GrowthBook Cloud now offers a fully managed ClickHouse database that is deeply integrated with the product. It’s the fastest way to start collecting data and running experiments on GrowthBook. You still get raw SQL access and all the benefits of a warehouse native product, without the setup and maintenance cost.

Feature Flag Usage

See analytics about how your feature flags are being evaluated in your app in real time. This is built on top of the new Managed Warehouse on GrowthBook Cloud and is a game changer for debugging and QA.

Vercel Flags SDK

GrowthBook now has an official provider for the Vercel Flags SDK. This is now the easiest way to add server-side feature flags to any Next.js project. We have an even deeper Vercel integration coming soon to make this experience even more seamless.

Official Framer Plugin

You can now easily run GrowthBook experiments inside of your Framer projects. Assign visitors to different versions of your design (like layouts, headlines, or calls to action), track results, and confidently choose the best experience for your audience.

Personalized Landing Page

There’s a new landing page when you first log into GrowthBook. Quickly see any features or experiments that need your attention, pick up where you left off, and learn about advanced GrowthBook functionality to get the most out of the platform.

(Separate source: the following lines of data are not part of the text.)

`src/rtl/sc_statemachine_jug_if.sv`:
```
// Button/readback/command bundle between the player-position register datapath
// and its control FSM. The master side drives the buttons and readback.
interface sc_statemachine_jug_if #(
  parameter int DATAWIDTH     = 8,
  parameter int MOVECNT_WIDTH = 8
);
  logic                     btnLeft_InLow;
  logic                     btnRight_InLow;
  logic                     hit_InLow;
  logic [DATAWIDTH-1:0]     data_InBUS;
  logic                     clear_OutLow;
  logic                     load0_OutLow;
  logic                     load1_OutLow;
  logic [1:0]               shiftselection_Out;
  logic [MOVECNT_WIDTH-1:0] moveCount_OutBUS;
  logic                     busy_Out;

  modport master (
    output btnLeft_InLow, btnRight_InLow, hit_InLow, data_InBUS,
    input  clear_OutLow, load0_OutLow, load1_OutLow, shiftselection_Out,
           moveCount_OutBUS, busy_Out
  );

  modport slave (
    input  btnLeft_InLow, btnRight_InLow, hit_InLow, data_InBUS,
    output clear_OutLow, load0_OutLow, load1_OutLow, shiftselection_Out,
           moveCount_OutBUS, busy_Out
  );
endinterface

```
`src/rtl/sc_statemachine_jug.sv`:
```
// Control FSM for the player-position register: turns synchronized button presses
// into single rotate commands, blocks edge wraps, and sequences clear/load/respawn.
module sc_statemachine_jug #(
  parameter int DATAWIDTH      = 8,
  parameter int LOCKOUT_CYCLES = 4,
  parameter int LOCKOUT_WIDTH  = 8,
  parameter int MOVECNT_WIDTH  = 8
) (
  input logic                  SC_RegJUG_CLOCK_50,
  input logic                  SC_RegJUG_RESET_InHigh,
  sc_statemachine_jug_if.slave bus
);

  typedef enum logic [2:0] {
    INIT, LOAD0, IDLE, SHL, SHR, RESPAWN, LOCK
  } state_t;

  localparam logic [LOCKOUT_WIDTH-1:0] LOCK_LOAD = LOCKOUT_WIDTH'(LOCKOUT_CYCLES);
  localparam logic [LOCKOUT_WIDTH-1:0] LOCK_ONE  = LOCKOUT_WIDTH'(1);

  state_t                   r_state;
  logic                     r_l_s1, r_l_s2, r_l_d;
  logic                     r_r_s1, r_r_s2, r_r_d;
  logic [LOCKOUT_WIDTH-1:0] r_lock;
  logic [MOVECNT_WIDTH-1:0] r_mc;
  logic                     r_clear, r_load0, r_load1, r_busy;
  logic [1:0]               r_shift;

  logic                     w_l_evt, w_r_evt, w_l_go, w_r_go;
  logic [MOVECNT_WIDTH-1:0] w_mc_inc;

  // Two-flop synchronizers plus a delayed copy for falling-edge (press) detection.
  always_ff @(posedge SC_RegJUG_CLOCK_50 or posedge SC_RegJUG_RESET_InHigh) begin
    if (SC_RegJUG_RESET_InHigh) begin
      r_l_s1 <= 1'b1; r_l_s2 <= 1'b1; r_l_d <= 1'b1;
      r_r_s1 <= 1'b1; r_r_s2 <= 1'b1; r_r_d <= 1'b1;
    end else begin
      r_l_s1 <= bus.btnLeft_InLow;  r_l_s2 <= r_l_s1; r_l_d <= r_l_s2;
      r_r_s1 <= bus.btnRight_InLow; r_r_s2 <= r_r_s1; r_r_d <= r_r_s2;
    end
  end

  assign w_l_evt  = ~r_l_s2 & r_l_d;
  assign w_r_evt  = ~r_r_s2 & r_r_d;
  // A simultaneous left+right pair cancels; moves past either edge are refused.
  assign w_l_go   = w_l_evt & ~w_r_evt & ~bus.data_InBUS[DATAWIDTH-1];
  assign w_r_go   = w_r_evt & ~w_l_evt & ~bus.data_InBUS[0];
  assign w_mc_inc = (r_mc == '1) ? r_mc : r_mc + 1'b1;

  // Command outputs are registered together with the state they belong to, so a
  // shift command is on the wire during the SHL/SHR cycle itself.
  always_ff @(posedge SC_RegJUG_CLOCK_50 or posedge SC_RegJUG_RESET_InHigh) begin
    if (SC_RegJUG_RESET_InHigh) begin
      r_state <= INIT;
      r_lock  <= '0;
      r_mc    <= '0;
      r_clear <= 1'b1;
      r_load0 <= 1'b1;
      r_load1 <= 1'b1;
      r_shift <= 2'b00;
      r_busy  <= 1'b1;
    end else begin
      r_clear <= 1'b1;
      r_load0 <= 1'b1;
      r_load1 <= 1'b1;
      r_shift <= 2'b00;
      r_busy  <= 1'b1;
      case (r_state)
        INIT: begin
          r_clear <= 1'b0;
          r_state <= LOAD0;
        end
        LOAD0: begin
          r_load0 <= 1'b0;
          r_state <= IDLE;
        end
        IDLE: begin
          if (!bus.hit_InLow) begin
            r_load1 <= 1'b0;
            r_state <= RESPAWN;
          end else if (w_l_go) begin
            r_shift <= 2'b01;
            r_mc    <= w_mc_inc;
            r_state <= SHL;
          end else if (w_r_go) begin
            r_shift <= 2'b10;
            r_mc    <= w_mc_inc;
            r_state <= SHR;
          end else begin
            r_busy  <= 1'b0;
          end
        end
        SHL, SHR, RESPAWN: begin
          r_lock  <= LOCK_LOAD;
          r_state <= LOCK;
        end
        LOCK: begin
          // Events arriving here are single-cycle pulses and simply expire.
          if (r_lock <= LOCK_ONE) begin
            r_lock  <= '0;
            r_busy  <= 1'b0;
            r_state <= IDLE;
          end else begin
            r_lock  <= r_lock - 1'b1;
          end
        end
        default: r_state <= INIT;
      endcase
    end
  end

  assign bus.clear_OutLow       = r_clear;
  assign bus.load0_OutLow       = r_load0;
  assign bus.load1_OutLow       = r_load1;
  assign bus.shiftselection_Out = r_shift;
  assign bus.moveCount_OutBUS   = r_mc;
  assign bus.busy_Out           = r_busy;

endmodule

```
`src/flat_wrapper.sv`:
```
// flat-port wrapper written by rule: the top's interface ports become plain ports
module sc_statemachine_jug_flat 
#(
  parameter int DATAWIDTH      = 8,
  parameter int LOCKOUT_CYCLES = 4,
  parameter int LOCKOUT_WIDTH  = 8,
  parameter int MOVECNT_WIDTH  = 8
)
  (SC_RegJUG_CLOCK_50, SC_RegJUG_RESET_InHigh, bus_btnLeft_InLow, bus_btnRight_InLow, bus_hit_InLow, bus_data_InBUS, bus_clear_OutLow, bus_load0_OutLow, bus_load1_OutLow, bus_shiftselection_Out, bus_moveCount_OutBUS, bus_busy_Out);
  sc_statemachine_jug_if #(.DATAWIDTH(DATAWIDTH), .MOVECNT_WIDTH(MOVECNT_WIDTH)) bus_i ();
  input logic SC_RegJUG_CLOCK_50;
  input logic SC_RegJUG_RESET_InHigh;
  input wire logic [$bits(bus_i.btnLeft_InLow)-1:0] bus_btnLeft_InLow;
  input wire logic [$bits(bus_i.btnRight_InLow)-1:0] bus_btnRight_InLow;
  input wire logic [$bits(bus_i.hit_InLow)-1:0] bus_hit_InLow;
  input wire logic [$bits(bus_i.data_InBUS)-1:0] bus_data_InBUS;
  output wire logic [$bits(bus_i.clear_OutLow)-1:0] bus_clear_OutLow;
  output wire logic [$bits(bus_i.load0_OutLow)-1:0] bus_load0_OutLow;
  output wire logic [$bits(bus_i.load1_OutLow)-1:0] bus_load1_OutLow;
  output wire logic [$bits(bus_i.shiftselection_Out)-1:0] bus_shiftselection_Out;
  output wire logic [$bits(bus_i.moveCount_OutBUS)-1:0] bus_moveCount_OutBUS;
  output wire logic [$bits(bus_i.busy_Out)-1:0] bus_busy_Out;
  assign bus_i.btnLeft_InLow = bus_btnLeft_InLow;
  assign bus_i.btnRight_InLow = bus_btnRight_InLow;
  assign bus_i.hit_InLow = bus_hit_InLow;
  assign bus_i.data_InBUS = bus_data_InBUS;
  assign bus_clear_OutLow = bus_i.clear_OutLow;
  assign bus_load0_OutLow = bus_i.load0_OutLow;
  assign bus_load1_OutLow = bus_i.load1_OutLow;
  assign bus_shiftselection_Out = bus_i.shiftselection_Out;
  assign bus_moveCount_OutBUS = bus_i.moveCount_OutBUS;
  assign bus_busy_Out = bus_i.busy_Out;
  sc_statemachine_jug #(.DATAWIDTH(DATAWIDTH), .LOCKOUT_CYCLES(LOCKOUT_CYCLES), .LOCKOUT_WIDTH(LOCKOUT_WIDTH), .MOVECNT_WIDTH(MOVECNT_WIDTH)) u_core (.SC_RegJUG_CLOCK_50(SC_RegJUG_CLOCK_50), .SC_RegJUG_RESET_InHigh(SC_RegJUG_RESET_InHigh), .bus(bus_i));
endmodule
```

New Experimentation Left Nav

There’s a new “Experimentation” section in the left nav. Experiments and Bandits now live within this section, along with our Power Calculator, Experiment Templates, and Namespaces. We’ll be expanding this section soon with Holdouts and more, so stay tuned!

REST API Updates

Filter the listFeatures endpoint by clientKey
Support partial rule updates in the putFeature endpoint
New Queries endpoint to retrieve raw SQL queries and results from an experiment
Added Custom Field support to feature and experiment endpoints
New endpoints for getting feature code refs
New endpoint to revert a feature to a specific revision

Performance Improvements

We’ve drastically improved the CPU and memory usage when self-hosting GrowthBook at scale. On GrowthBook Cloud, we’ve seen a roughly 50% reduction during peak load, leading to lower latency and virtually eliminating container failures in production.